ACTIVITY
Below is a block of entries; repeat exactly the lines starting at the line that contains "set non_clock_inputs [all_inputs -no_clocks]" and ending at the line that contains "margin: 692 ps", both included.

**** SUPPLIED RECORDS

==> ./design.v <==
`timescale 1ns / 1ns
module system_bus(
    input               clk,
    input       [63:0]  addr,           
    input       [63:0]  data_in,        
    input       [2:0]   rd_ctrl,        
    input       [2:0]   wr_ctrl,        
    output  reg [63:0]  data_out,       
    output  reg         valid,           
    output [63:0] gpio_addr,
    output [63:0] gpio_data_in,
    input [63:0] gpio_dout,
    output [2:0] gpio_wr_ctrl,
    output [2:0] gpio_rd_ctrl,
    output [63:0] uart_addr,
    output [31:0] uart_write_data,
    input [31:0] uart_read_data,
    output uart_wen
);
wire is_gpio = (addr >= 64'h40000000) && (addr < 64'h40000010);   
wire is_uart = (addr >= 64'h50000000) && (addr < 64'h50000010);   
assign gpio_addr = addr;
assign gpio_data_in = data_in;
assign gpio_wr_ctrl = wr_ctrl;
assign uart_addr = addr;
assign uart_write_data = data_in[31:0];   
assign uart_wen = (wr_ctrl != 3'b000) && is_uart;
always @(*) begin
    if (is_gpio) begin
        data_out = {32'b0, gpio_dout};  
        valid = 1'b1;  
    end else if (is_uart) begin
        data_out = {32'b0, uart_read_data};  
        valid = 1'b1;  
    end else begin
        data_out = 64'b0;
        valid = 1'b0;  
    end
end
endmodule
==> ./run.sh <==
#!/bin/bash
# OpenROAD 26Q1-2900-gdf79404cd8, Yosys 0.63+post, stock flow scripts
make -C /OpenROAD-flow-scripts/flow DESIGN_CONFIG=/design/flow/config.mk WORK_HOME=/design/flow/orfs finish
==> ./config.mk <==
export PLATFORM = sky130hd
export DESIGN_NAME = system_bus
export DESIGN_NICKNAME = system_bus
export VERILOG_FILES = /design/flow/design.v
export SDC_FILE = /design/flow/constraint.sdc
export NUM_CORES = 4
export LEC_CHECK = 1
export CORE_AREA = 10 10 208 208
export DIE_AREA = 0 0 218 218
==> ./constraint.sdc <==
current_design system_bus

set clk_period 4.1
set clk_io_pct 0.2

create_clock -name clk0 -period $clk_period

set non_clock_inputs [all_inputs -no_clocks]
set_input_delay [expr $clk_period * $clk_io_pct] -clock clk0 $non_clock_inputs
set_output_delay [expr $clk_period * $clk_io_pct] -clock clk0 [all_outputs]
==> deck_impl_summary.md <==
Run Summary

Outcome
  • Status: complete, but fails checks
  • Failing checks: negative setup slack

Floorplanning
  • # rows: 72
  • Core Region: ~0.039 sq mm
  • # IOs: 527
  • Die width: 218 microns
  • Initial Utilization: between 6 and 7%
  • Die area: 0.0475 sq mm
  • Die span in y: 218 microns

STA
  • Final Hold Viols: 0
  • Min Tclk post-route: 4140 ps
  • Final setup violation count: 8
  • Fin worst setup slack: -39.6 ps
  • Crit share post-route: 101%
  • Fmax: 0.242 GHz
  • Pins over their slew limit: 0
  • Slew of the pin with the lowest slew margin: 692 ps
  • RSZ-0062 raised after global routing: yes
  • Slew headroom: 53.9%

Min path
  • Hold WC Path Type: input port to output pin
  • Hold Path Origin: data_in[17]

Yosys
  • Yosys cell count: 364
  • Avg Cell Area, Syn: 7.31 sq um
  • Synth Instances: approximately 360
  • Yosys chip area: about 0.0027 sq mm
  • Most numerous cell in the Yosys netlist: buf_4
  • Yosys cell types: 18
  • Top-area cell share: 64.9%
  • Leading area contributor after synthesis: buf_4
  • Cell area leaders: buf_4, mux2i_1, nor3b_1
  • Most frequent cells after synthesis: buf_4, nor2_1, mux2i_1, nor3b_1, nor4_1
  • Synth Warn #: 4
  • Mapped Area: 0.00266 sq mm
  • Seq/Total Area, Yosys: 0%

Detailed routing
  • Routed WL: 16.7 mm
  • Via count: 2918
  • Post-route DRC: 0
  • Antenna viol nets, final: 0
  • ANT cells: 0
  • WL/cell: between 15 and 20 microns
  • Initial DRC count: 59
  • Vias per cell: 2.75
  • Pre-antenna DRT Iters: 4

Pwr
  • PwrDens: 62.0 mW/mm^2
  • Peak VDD IR: 0.0239 mV
  • Static leakage: between 2 and 3 nW

GRT
  • Vias in the first global route: around 3200
  • Grt total ovfl: 0
  • Antenna violations before repair: 0
  • GRT Util Overall: 6.07%
  • Pin count of the biggest net entering global routing: 42
  • First-pass GRT wire length: 21.7 mm

Cells and area
  • Final instance area: 0.00598 sq mm
  • Register area: 0 sq um
  • Flop count: 0
  • Logic area: 0.00112 sq mm
  • Clock buffer count: 0
  • Non-Filler Instances: approximately 1100
  • Layout filler cell count: 4292
  • Share of cells above drive strength 1: 24.7%
  • Core Util, Final: 15.4%
  • Synth-to-Final Area Change: 125%

Setup path
  • CP max-delay cell: or4_4
  • Most used cell, CP: clkdlybuf4s50_1
  • CP max FO: 17
  • CP startpoint kind: input port
  • Cells along the critical path: clkdlybuf4s50_1, nor4_1, nand4_1, or4_4, buf_16, nor3b_1, clkdlybuf4s50_1
  • Required time of the critical path: between 3000 and 4000 ps
  • Crit path kind: input port to output pin
  • Worst stage delay on the critical path: between 500 and 600 ps
  • Crit path DAT: 3320 ps
  • Crit path launch: addr[34]
  • CP Capture Type: output pin

Placement
  • Placed Cells: between 1000 and 1500
  • Placed instance area: between 0.005 and 0.006 sq mm
  • RePlAce Congestion: 0.802
  • Port buffer count: 348
  • DP HPWL: roughly 13 mm
  • DP Worst Slack: -230 ps

Flow run
  • Max Cap Violations: 0
  • Log Warnings: 38

Clock network
  • CTS Hold Bufs: 0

********

ANSWER TO THE EXERCISE
set non_clock_inputs [all_inputs -no_clocks]
set_input_delay [expr $clk_period * $clk_io_pct] -clock clk0 $non_clock_inputs
set_output_delay [expr $clk_period * $clk_io_pct] -clock clk0 [all_outputs]
==> deck_impl_summary.md <==
Run Summary

Outcome
  • Status: complete, but fails checks
  • Failing checks: negative setup slack

Floorplanning
  • # rows: 72
  • Core Region: ~0.039 sq mm
  • # IOs: 527
  • Die width: 218 microns
  • Initial Utilization: between 6 and 7%
  • Die area: 0.0475 sq mm
  • Die span in y: 218 microns

STA
  • Final Hold Viols: 0
  • Min Tclk post-route: 4140 ps
  • Final setup violation count: 8
  • Fin worst setup slack: -39.6 ps
  • Crit share post-route: 101%
  • Fmax: 0.242 GHz
  • Pins over their slew limit: 0
  • Slew of the pin with the lowest slew margin: 692 ps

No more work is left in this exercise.